Friday, September 13, 2013

[Healthy_Recipes_For_Diabetic_Friends] Roasted Eggplant with Black Sesame Sauce - Japanese; 4 pts plus; 8g Carbohydrate; 2g Dietary Fiber

 

                     
* Exported from MasterCook *
                 Roasted Eggplant with Black Sesame Sauce
Recipe By     :
Serving Size  : 7     Preparation Time :0:00
Categories    : LowCal (Less than 300 cals)     LowerCarbs
                Vegan
  Amount  Measure       Ingredient -- Preparation Method
--------  ------------  --------------------------------
                        Eggplant:
  4              small  Japanese eggplant -- sliced in half
  1         Tablespoon  sea salt
                        Freshly ground black pepper
  2        Tablespoons  diced red bell pepper -- optional
                        Black and white sesame seeds
                        Black Sesame Sauce:
     1/4           cup  black sesame seeds
     1/2           cup  water
  1         Tablespoon  freshly squeezed lemon juice
  1         Tablespoon  soy sauce -- plus 1 teaspoon (4 teaspoons total)
     1/3           cup  sesame oil
  1         Tablespoon  agave nectar -- or sweetener of choice
  1         Tablespoon  mirin
     1/2      teaspoon  crushed red pepper flakes
  1           teaspoon  toasted sesame oil
     1/4      teaspoon  sea salt -- or to taste
 
 
Preheat the oven to 425F. Place the eggplant halves in a casserole dish,
sprinkle with salt, and allow them to sit for 5 minutes.

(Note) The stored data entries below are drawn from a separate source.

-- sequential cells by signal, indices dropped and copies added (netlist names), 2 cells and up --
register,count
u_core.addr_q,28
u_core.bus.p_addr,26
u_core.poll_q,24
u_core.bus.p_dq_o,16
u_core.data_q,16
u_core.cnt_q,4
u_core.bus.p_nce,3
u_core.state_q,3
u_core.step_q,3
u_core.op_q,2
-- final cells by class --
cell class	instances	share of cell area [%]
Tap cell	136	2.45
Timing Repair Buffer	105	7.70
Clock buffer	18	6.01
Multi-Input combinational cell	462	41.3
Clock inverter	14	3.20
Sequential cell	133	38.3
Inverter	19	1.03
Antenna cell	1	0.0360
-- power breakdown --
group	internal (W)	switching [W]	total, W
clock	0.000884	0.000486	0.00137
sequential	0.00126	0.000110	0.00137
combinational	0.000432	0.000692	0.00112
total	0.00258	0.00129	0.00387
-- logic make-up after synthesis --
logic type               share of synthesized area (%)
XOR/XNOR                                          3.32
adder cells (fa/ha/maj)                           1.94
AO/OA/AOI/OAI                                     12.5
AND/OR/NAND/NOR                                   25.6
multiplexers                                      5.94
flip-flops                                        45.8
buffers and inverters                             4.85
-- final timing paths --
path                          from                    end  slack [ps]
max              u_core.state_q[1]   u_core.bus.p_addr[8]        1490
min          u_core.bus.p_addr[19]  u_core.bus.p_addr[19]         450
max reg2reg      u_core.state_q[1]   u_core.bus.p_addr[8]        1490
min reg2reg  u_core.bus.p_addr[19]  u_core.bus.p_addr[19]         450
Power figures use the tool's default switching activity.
==> src/rtl/hazard_scoreboard.sv <==
// Load-use hazard scoreboard: tracks registers awaiting load data and stalls
// decode on RAW/WAW hazards or when too many loads are in flight.
module hazard_scoreboard #(
    parameter int unsigned RegAddrWidth  = 5,
    parameter int unsigned MaxPending    = 4,
    parameter int unsigned TimeoutCycles = 255
) (
    input  logic                    clk,
    input  logic                    reset,
    input  logic                    Issue_valid,
    input  logic                    Issue_is_load,
    input  logic                    Issue_reg_write,
    input  logic [RegAddrWidth-1:0] Issue_rd,
    input  logic [RegAddrWidth-1:0] IF_ID_RS1,
    input  logic [RegAddrWidth-1:0] IF_ID_RS2,
    input  logic                    Use_RS1,
    input  logic                    Use_RS2,
    input  logic                    Load_done_valid,
    input  logic [RegAddrWidth-1:0] Load_done_rd,
    output logic                    Stall_decode,
    output logic                    Bubble_execute,
    output logic [RegAddrWidth-1:0] Pending_count,
    output logic                    Stall_timeout,
    output logic                    Done_error
);

    localparam int unsigned NumRegs  = 2 ** RegAddrWidth;
    localparam int unsigned CntWidth = 8;

    localparam logic [RegAddrWidth-1:0] MaxPendingVal = RegAddrWidth'(MaxPending);
    localparam logic [CntWidth-1:0]     TimeoutVal    = CntWidth'(TimeoutCycles);
    localparam logic [CntWidth-1:0]     CntMax        = '1;

    typedef enum logic {
        ST_RUN   = 1'b0,
        ST_STALL = 1'b1
    } state_t;

    state_t                  state_q;
    state_t                  state_n;
    logic [NumRegs-1:0]      busy_q;
    logic [NumRegs-1:0]      busy_n;
    logic [CntWidth-1:0]     stall_cnt_q;
    logic [CntWidth-1:0]     stall_cnt_n;
    logic [RegAddrWidth-1:0] pending_n;
    logic                    timeout_n;
    logic                    done_err_n;

    logic [NumRegs-1:0]      release_vec;
    logic [NumRegs-1:0]      busy_eff;
    logic                    clr_hit;
    logic                    set_hit;
    logic                    issue_fire;
    logic [RegAddrWidth-1:0] pending_eff;
    logic                    raw_rs1;
    logic                    raw_rs2;
    logic                    waw_rd;
    logic                    cap_full;

    // Hazard detection; a completing load releases its register in the same cycle
    always_comb begin
        release_vec  = '0;
        busy_eff     = busy_q;
        clr_hit      = 1'b0;
        pending_eff  = Pending_count;
        raw_rs1      = 1'b0;
        raw_rs2      = 1'b0;
        waw_rd       = 1'b0;
        cap_full     = 1'b0;
        Stall_decode = 1'b0;

        if (Load_done_valid) begin
            release_vec[Load_done_rd] = 1'b1;
        end
        busy_eff    = busy_q & ~release_vec;
        clr_hit     = Load_done_valid & busy_q[Load_done_rd];
        pending_eff = Pending_count - RegAddrWidth'(clr_hit);

        raw_rs1  = Use_RS1 & busy_eff[IF_ID_RS1];
        raw_rs2  = Use_RS2 & busy_eff[IF_ID_RS2];
        waw_rd   = Issue_reg_write & busy_eff[Issue_rd];
        cap_full = Issue_is_load & (pending_eff == MaxPendingVal);

        Stall_decode = Issue_valid & (raw_rs1 | raw_rs2 | waw_rd | cap_full);
    end

    assign Bubble_execute = Stall_decode;
    assign issue_fire     = Issue_valid & ~Stall_decode;
    assign set_hit        = issue_fire & Issue_is_load & Issue_reg_write & (Issue_rd != '0);

    // Next-state: RUN/STALL FSM, stall counter, busy bits, pending count
    always_comb begin
        state_n     = state_q;
        stall_cnt_n = stall_cnt_q;
        busy_n      = busy_q;
        pending_n   = Pending_count;
        timeout_n   = Stall_timeout;
        done_err_n  = 1'b0;

        case (state_q)
            ST_RUN: begin
                if (Stall_decode) begin
                    state_n     = ST_STALL;
                    stall_cnt_n = CntWidth'(1);
                end else begin
                    stall_cnt_n = '0;
                end
            end
            ST_STALL: begin
                if (Stall_decode) begin
                    stall_cnt_n = (stall_cnt_q == CntMax) ? stall_cnt_q
                                                          : stall_cnt_q + CntWidth'(1);
                end else begin
                    state_n     = ST_RUN;
                    stall_cnt_n = '0;
                end
            end
            default: begin
                state_n     = ST_RUN;
                stall_cnt_n = '0;
            end
        endcase

        if (stall_cnt_n >= TimeoutVal) begin
            timeout_n = 1'b1;
        end

        // Clear first so a same-cycle reissue to the same register wins
        if (clr_hit) begin
            busy_n[Load_done_rd] = 1'b0;
        end
        if (set_hit) begin
            busy_n[Issue_rd] = 1'b1;
        end
        busy_n[0] = 1'b0;

        pending_n = Pending_count + RegAddrWidth'(set_hit) - RegAddrWidth'(clr_hit);

        done_err_n = Load_done_valid & ~busy_q[Load_done_rd];
    end

    // State and output registers
    always_ff @(posedge clk) begin
        if (reset) begin
            state_q       <= ST_RUN;
            stall_cnt_q   <= '0;
            busy_q        <= '0;
            Pending_count <= '0;
            Stall_timeout <= 1'b0;
            Done_error    <= 1'b0;
        end else begin
            state_q       <= state_n;
            stall_cnt_q   <= stall_cnt_n;
            busy_q        <= busy_n;
            Pending_count <= pending_n;
            Stall_timeout <= timeout_n;
            Done_error    <= done_err_n;
        end
    end

endmodule

==> config.mk <==
export PLATFORM = sky130hd
export DESIGN_NAME = hazard_scoreboard
export DESIGN_NICKNAME = d
export VERILOG_FILES = /design/src/rtl/hazard_scoreboard.sv
export SDC_FILE = /design/constraint.sdc
export NUM_CORES = 1
export LEC_CHECK = 0
export ABC_CLOCK_PERIOD_IN_PS = 4600
export CORE_MARGIN = 5
export CORE_UTILIZATION = 55
export CTS_CLUSTER_SIZE = 28
export DETAILED_ROUTE_END_ITERATION = 8
export DONT_BUFFER_PORTS = 1
export PLACE_DENSITY = 0.73
export SYNTH_ARGS = -nofsm -noshare
export SYNTH_HDL_FRONTEND = slang
export SYNTH_SLANG_ARGS = --single-unit
export TNS_END_PERCENT = 50
==> constraint.sdc <==
create_clock -name clk -period 4.6 [get_ports clk]
set_input_delay 0.46 -clock clk [delete_from_list [all_inputs] [get_ports clk]]
set_output_delay 0.46 -clock clk [all_outputs]
set_load 0.02 [all_outputs]
==> results by group <==
Run status
  • Outcome: finished, final reports clean

STA
  • Clk_skew: roughly 0.014 ns
  • Final setup viols: 0
  • Final slew viol count: 0
  • Minimum clock period: 4.34 ns
  • Final hold vios: 0
  • Final TNS setup: 0 ns
  • Final worst path period share: 0.943
  • Slew headroom: 0.400
  • Hold_ws: 0.208 ns
  • Worst Slack Setup Final: 0.261 ns
  • Fmax: ~0.23 GHz
  • Slew at the pin with the worst max-slew slack: roughly 0.9 ns

Synthesis
  • Post-synth top area share: 0.223
  • Number of synthesized flops with an enable pin: 0
  • Post-synth ARST share: 0
  • Post-Synthesis Cells: 497
  • Synth Warn #: 0
  • Ys flop type: dfxtp_1
  • Synthesized flop and latch total: 47
  • Register area share after synthesis: 0.223
  • Ranking of synthesized cells by area: dfxtp_1 (22%), mux2i_1 (7.6%), mux4_2 (4.8%)
  • Netlist cell types: 80
  • Yosys top cell by area: dfxtp_1
  • Syn Nets: 537
  • Syn_area_per_cell: around 8.5 µm²
  • Post-synthesis cell area: about 4200 µm²

GRT
  • Initial antenna violation count: 0
  • Number of global-route vias before repair: ~3,900
  • Total grt overflow: 0
  • GRT Util Overall: 0.270
  • First-pass GRT wire length: 21,000 µm
  • Largest net degree at the start of global routing: 32

Clock network
  • Num CTS Buffers: 5
  • Clock Latency Late Sink: 0.32 ns
  • H-tree depth: 2
  • Clk sinks: 47
  • Root Buffer: clkbuf_8
  • CTS tree: yes
  • CTS clk-pin slew, worst paths: approximately 0.09 ns
  • CTS hold repair buffers: 0
  • CTS Buffer Depth: 2

Power and ir drop
  • Tot Pwr: approximately 0.83 mW
  • Pwr Density: around 190 nW/µm²
  • Peak supply drop: approximately 130 µV
  • LEAKAGE: 1.45 nW

Worst setup path
  • Crit path kind: reg2reg
  • Crit Reg-Reg Startpoint: busy_q[4]$_SDFF_PP0_
  • CP max-delay cell: mux4_2
  • Arrival @ worst endpoint: approximately 4.6 ns
  • Data required time of the worst path: between 4 and 5 ns
  • Max incr delay on CP: around 0.50 ns
  • Critical Path End Type: register
  • CP top delay family: multiplexers
  • CP Launch Type: register
  • CP startpoint: busy_q[4]$_SDFF_PP0_
  • Worst path cell trace: mux4_2, mux4_2, mux2i_2, nor2_2, ha_2, nand2b_1, a21boi_1, xor2_1, nor3_1, nor4b_2, o311a_1, nand3_4, ha_1, inv_1, ha_2, inv_2, fa_2, nor2_1, nor2_1, nor2_1, or3_1, a21oi_1
  • Buf/Inv on CP: 2
  • Largest fanout on the critical path: 5
  • Most frequent cell on the critical path: nor2_1

Job
  • Max cap viols: 0

Floorplanning
  • Num ports: 37
  • Die Ht: just under 100 µm
  • Die width: about 98 µm
  • Full die area: approximately 9500 µm²
  • Row cnt: 32
  • Initial Utilization: 0.555
  • Total core area: 7610 µm²

Routing
  • Final ANT Viol Nets: 0
  • Via count: 4,182
  • Router iterations before antenna repair: 5
  • Vias per inst: slightly above 7
  • Drt wl/cell: ~23 µm
  • Drc violations: 0
  • DRT iter0 DRCs: 580
  • Drt total wl: between 10,000 and 15,000 µm

Placement
  • DP Area: approximately 4200 µm²
  • Dpl cells: ~580
  • Post-DP HPWL: between 9000 and 10,000 µm
  • GP Congestion: about 1.0
  • Pre-CTS WS: about 0.12 ns
  • PortBufs: 0

Worst hold path
  • Hold Crit Class: in2reg
  • Hold Startpoint: reset

Layout
  • Antenna cell count: 0
  • Area Overhead vs Synth: 2.13%
  • Final Cell Area: between 4000 and 5000 µm²
  • Proportion of layout cells with a drive suffix above 1: 0.147
  • Util after Layout: 0.567
  • Non-Filler Instances: between 500 and 600
  • Nets: around 520
report_power, final:
group	switching [mW]	total, mW	internal [mW]
registers	0.0134	0.426	0.413
logic	0.0803	0.139	0.0584
clock network	0.157	0.263	0.106
registers in the layout (all words and copies together), names as in the netlist:
register,cells
Done_error,1
Pending_count,5
Stall_timeout,1
busy_q,31
stall_cnt_q,8
state_q,1
routing by layer:
| layer | track usage | vias to the layer above | part of all wire |
|---|---|---|---|
| li1 | - | 1883 | - |
| met1 | 0.353 | 1942 | 0.39 |
| met2 | 0.411 | 304 | 0.43 |
| met3 | 0.101 | 53 | 0.14 |
| met4 | 0.0895 | 0 | 0.042 |
| met5 | 0 | - | 0 |
repair_timing:
action / 4_1_cts / 5_1_grt
endpoints found under the hold margin: 0 / 0
buffers inserted: 0 / 2
endpoints found under the setup margin: 0 / 1
gates resized for setup: 0 / 6
worst paths after layout:
path	end	slack, ns	depth (start not counted)
worst max-delay path	Pending_count[4]$_SDFF_PP0_	0.26	22
worst min register to register	busy_q[28]$_SDFF_PP0_	0.52	2
worst max register to register	Pending_count[4]$_SDFF_PP0_	0.26	22
worst min-delay path	Pending_count[0]$_SDFF_PP0_	0.21	1
cells in the mapped netlist, drive strengths merged (2+ instances only):
| library cell | count |
|---|---|
| nand2 | 38 |
| a311oi | 9 |
| nand3 | 20 |
| mux2 | 7 |
| nor2b | 8 |
| xor2 | 4 |
| mux4 | 9 |
| or2 | 2 |
| o32ai | 7 |
| nand4 | 4 |
| nand2b | 11 |
| a311o | 3 |
| or2b | 3 |
| nor2 | 31 |
| a32oi | 2 |
| nor3 | 13 |
| dfxtp | 47 |
| nand4b | 4 |
| o41ai | 3 |
| buf | 26 |
| o211ai | 20 |
| ha | 11 |
| a21boi | 2 |
| a2111oi | 2 |
| or3 | 4 |
| a211oi | 4 |
| mux2i | 32 |
| o31ai | 20 |
| o311ai | 6 |
| o22ai | 10 |
| nor4b | 4 |
| a22oi | 2 |
| clkbuf | 11 |
| o2111ai | 5 |
| nand4bb | 2 |
| and2 | 2 |
| a21oi | 13 |
| nand3b | 2 |
| and4b | 2 |
| o21ai | 27 |
| xnor2 | 12 |
| and3 | 5 |
| inv | 24 |
| a31oi | 7 |
layout make-up:
cell class | instances | area, µm²
multi-input combinational | 388 | 2940
fill | 717 | 3290
sequential | 47 | 945
inverter | 24 | 90.1
timing repair buffer | 17 | 128
clock inverter | 3 | 20.0
tap | 102 | 128
clock buffer | 5 | 68.8
cell families after synthesis:
group,Yosys count,synth area share
fa+ha+maj,12,0.0373
mux,48,0.142
simple gates,160,0.209
buf+inv,62,0.0871
compound gates,152,0.265
flops,47,0.223
xor+xnor,16,0.0367
cell usage in the layout (no fill, tap or decap), types with 17 or more instances in the layout:
cell / n
mux2i_1: 31
inv_1: 23
buf_4: 17
dfxtp_1: 44
o21ai_0: 25
o31ai_1: 19
o211ai_1: 20
nor2_1: 30
nand2_1: 36
nand3_1: 19
No activity file was read; power rests on OpenSTA's default activity.
[config.mk]
export PLATFORM = sky130hd
export DESIGN_NAME = ring_freq_meter
export DESIGN_NICKNAME = d
export VERILOG_FILES = /design/src/rtl/ring_freq_pkg.sv /design/src/rtl/ring_tap_sync.sv /design/src/rtl/ring_freq_meter.sv
export SDC_FILE = /design/constraint.sdc
export NUM_CORES = 1
export LEC_CHECK = 0
export CAP_MARGIN = 10
export CORE_MARGIN = 8
export CORE_UTILIZATION = 56
export CTS_CLUSTER_DIAMETER = 30
export DETAILED_ROUTE_END_ITERATION = 10
export PLACE_DENSITY = 0.85
export SYNTH_ARGS = -nofsm -noshare
export SYNTH_HDL_FRONTEND = slang
export SYNTH_SLANG_ARGS = --single-unit
[constraint.sdc]
create_clock -name clk -period 2.6 [get_ports clk]
set_input_delay 0.78 -clock clk [delete_from_list [all_inputs] [get_ports clk]]
set_output_delay 0.78 -clock clk [all_outputs]
set_load 0.02 [all_outputs]
[src/rtl/ring_freq_pkg.sv]
// Shared types and constants for the ring-oscillator frequency meter.
// Free-running window mode is selected with RING_FREQ_CONTINUOUS_EN.
package ring_freq_pkg;

    typedef enum logic [1:0] {
        IDLE,
        SETTLE,
        GATE,
        DONE
    } state_t;

    localparam logic [2:0] TAP_DIV2   = 3'd0;
    localparam logic [2:0] TAP_DIV4   = 3'd1;
    localparam logic [2:0] TAP_DIV8   = 3'd2;
    localparam logic [2:0] TAP_DIV16  = 3'd3;
    localparam logic [2:0] TAP_DIV32  = 3'd4;
    localparam logic [2:0] TAP_DIV64  = 3'd5;
    localparam logic [2:0] TAP_DIV128 = 3'd6;
    localparam logic [2:0] MAX_SEL    = TAP_DIV128;

    localparam int DEF_SYNC_STAGES = 2;

    function automatic logic [2:0] sel_clamp(input logic [2:0] s);
        return (s > MAX_SEL) ? MAX_SEL : s;
    endfunction

endpackage

[src/rtl/ring_tap_sync.sv]
// Multi-flop synchroniser bringing one divided ring tap into clk.
// Async active-low reset clears the whole chain.
module ring_tap_sync #(
    parameter int STAGES = 2
) (
    input  logic clk,
    input  logic rst_n,
    input  logic d,
    output logic q
);

    logic [STAGES-1:0] chain;

    always_ff @(posedge clk or negedge rst_n) begin
        if (!rst_n) chain <= '0;
        else        chain <= {chain[STAGES-2:0], d};
    end

    assign q = chain[STAGES-1];

endmodule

Rinse well,
lightly oil the casserole dish, and return the eggplant to the dish. Top
with freshly ground pepper and a sprinkle of sea salt. Place in the oven
and bake until a knife can easily pass through the eggplant, approximately
20 minutes.
Meanwhile, place the Black Sesame Sauce ingredients in a blender and blend
well. Pour into a small saute pan and keep warm over low heat until the
eggplant is done cooking.
When the eggplant is done cooking, spread some sauce on each cutlet, top
with diced red bell pepper, if using, and sprinkle with black and white
sesame seeds before serving.
Serves 6 to 8
 
VARIATIONS:
Try serving the Black Sesame Sauce with roasted acorn squash. For a
stunning presentation, you can stuff the squash with cooked black
forbidden rice. Garnish with roasted red bell peppers and minced fresh
cilantro.
The sauce pairs nicely with any grilled or roasted vegetables.
If you have more time, allow the eggplant to "sweat" for up to 20 minutes:
slice the eggplant, lay the pieces on a baking tray, and sprinkle with sea
salt (kosher if you have it). Let sit for 15 minutes or longer, then rinse
before using in a recipe.
 
Cuisine:
  "Japanese"
Source:
  "The 30-Minute Vegan's Taste of the East by Mark Reinfeld and Jennifer
  Murray, 2010"
S(Formatted by Chupa Babi in MC):
  "Sept 2013"
                                    - - - - - - - - - - - - - - - - - - -
Per Serving (excluding unknown items): 157 Calories; 14g Fat (75.3%
calories from fat); 2g Protein; 8g Carbohydrate; 2g Dietary Fiber; 0mg
Cholesterol; 1021mg Sodium.  Exchanges: 0 Grain(Starch); 0 Lean Meat; 0
Vegetable; 0 Fruit; 2 1/2 Fat; 0 Other Carbohydrates.